▶ [GIVEN INFORMATION]

### config.mk
export PLATFORM = sky130hd
export DESIGN_NAME = zhiwen_resp_emu_flat
export DESIGN_NICKNAME = d
export VERILOG_FILES = /design/src/rtl/zhiwen_resp_emu_if.sv /design/src/rtl/zhiwen_resp_emu.sv /design/src/flat_wrapper.sv
export SDC_FILE = /design/constraint.sdc
export NUM_CORES = 1
export LEC_CHECK = 0
export CORE_AREA = 2 2 77 152
export DETAILED_ROUTE_END_ITERATION = 12
export DIE_AREA = 0 0 79 154
export GPL_TIMING_DRIVEN = 0
export HOLD_SLACK_MARGIN = 0.02
export PLACE_DENSITY = 0.84
export SYNTH_ARGS = -nofsm -noshare
export SYNTH_HDL_FRONTEND = slang
export SYNTH_SLANG_ARGS = --single-unit
### constraint.sdc
create_clock -name clk -period 2.5 [get_ports clk]
set_input_delay 0.25 -clock clk [delete_from_list [all_inputs] [get_ports clk]]
set_output_delay 0.25 -clock clk [all_outputs]
set_load 0.03 [all_outputs]
### src/rtl/zhiwen_resp_emu_if.sv
// Byte-level link between the host-side UART pair and the fingerprint sensor emulator,
// plus the emulated sensor conditions and status strobes.
interface zhiwen_resp_emu_if;
    logic [7:0] rx_data;
    logic       rx_valid;
    logic [7:0] tx_data;
    logic       tx_valid;
    logic       tx_ready;
    logic       finger_on;
    logic       match_ok;
    logic       cmd_seen;
    logic [7:0] last_instr;
    logic       frame_err;

    modport master (
        output rx_data, rx_valid, tx_ready, finger_on, match_ok,
        input  tx_data, tx_valid, cmd_seen, last_instr, frame_err
    );

    modport slave (
        input  rx_data, rx_valid, tx_ready, finger_on, match_ok,
        output tx_data, tx_valid, cmd_seen, last_instr, frame_err
    );
endinterface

▶ [WHAT YOU HAVE TO DO]
Copy the data above in full, character for character.

▶ [TASK ANSWER]
### config.mk
export PLATFORM = sky130hd
export DESIGN_NAME = zhiwen_resp_emu_flat
export DESIGN_NICKNAME = d
export VERILOG_FILES = /design/src/rtl/zhiwen_resp_emu_if.sv /design/src/rtl/zhiwen_resp_emu.sv /design/src/flat_wrapper.sv
export SDC_FILE = /design/constraint.sdc
export NUM_CORES = 1
export LEC_CHECK = 0
export CORE_AREA = 2 2 77 152
export DETAILED_ROUTE_END_ITERATION = 12
export DIE_AREA = 0 0 79 154
export GPL_TIMING_DRIVEN = 0
export HOLD_SLACK_MARGIN = 0.02
export PLACE_DENSITY = 0.84
export SYNTH_ARGS = -nofsm -noshare
export SYNTH_HDL_FRONTEND = slang
export SYNTH_SLANG_ARGS = --single-unit
### constraint.sdc
create_clock -name clk -period 2.5 [get_ports clk]
set_input_delay 0.25 -clock clk [delete_from_list [all_inputs] [get_ports clk]]
set_output_delay 0.25 -clock clk [all_outputs]
set_load 0.03 [all_outputs]
### src/rtl/zhiwen_resp_emu_if.sv
// Byte-level link between the host-side UART pair and the fingerprint sensor emulator,
// plus the emulated sensor conditions and status strobes.
interface zhiwen_resp_emu_if;
    logic [7:0] rx_data;
    logic       rx_valid;
    logic [7:0] tx_data;
    logic       tx_valid;
    logic       tx_ready;
    logic       finger_on;
    logic       match_ok;
    logic       cmd_seen;
    logic [7:0] last_instr;
    logic       frame_err;

    modport master (
        output rx_data, rx_valid, tx_ready, finger_on, match_ok,
        input  tx_data, tx_valid, cmd_seen, last_instr, frame_err
    );

    modport slave (
        input  rx_data, rx_valid, tx_ready, finger_on, match_ok,
        output tx_data, tx_valid, cmd_seen, last_instr, frame_err
    );
endinterface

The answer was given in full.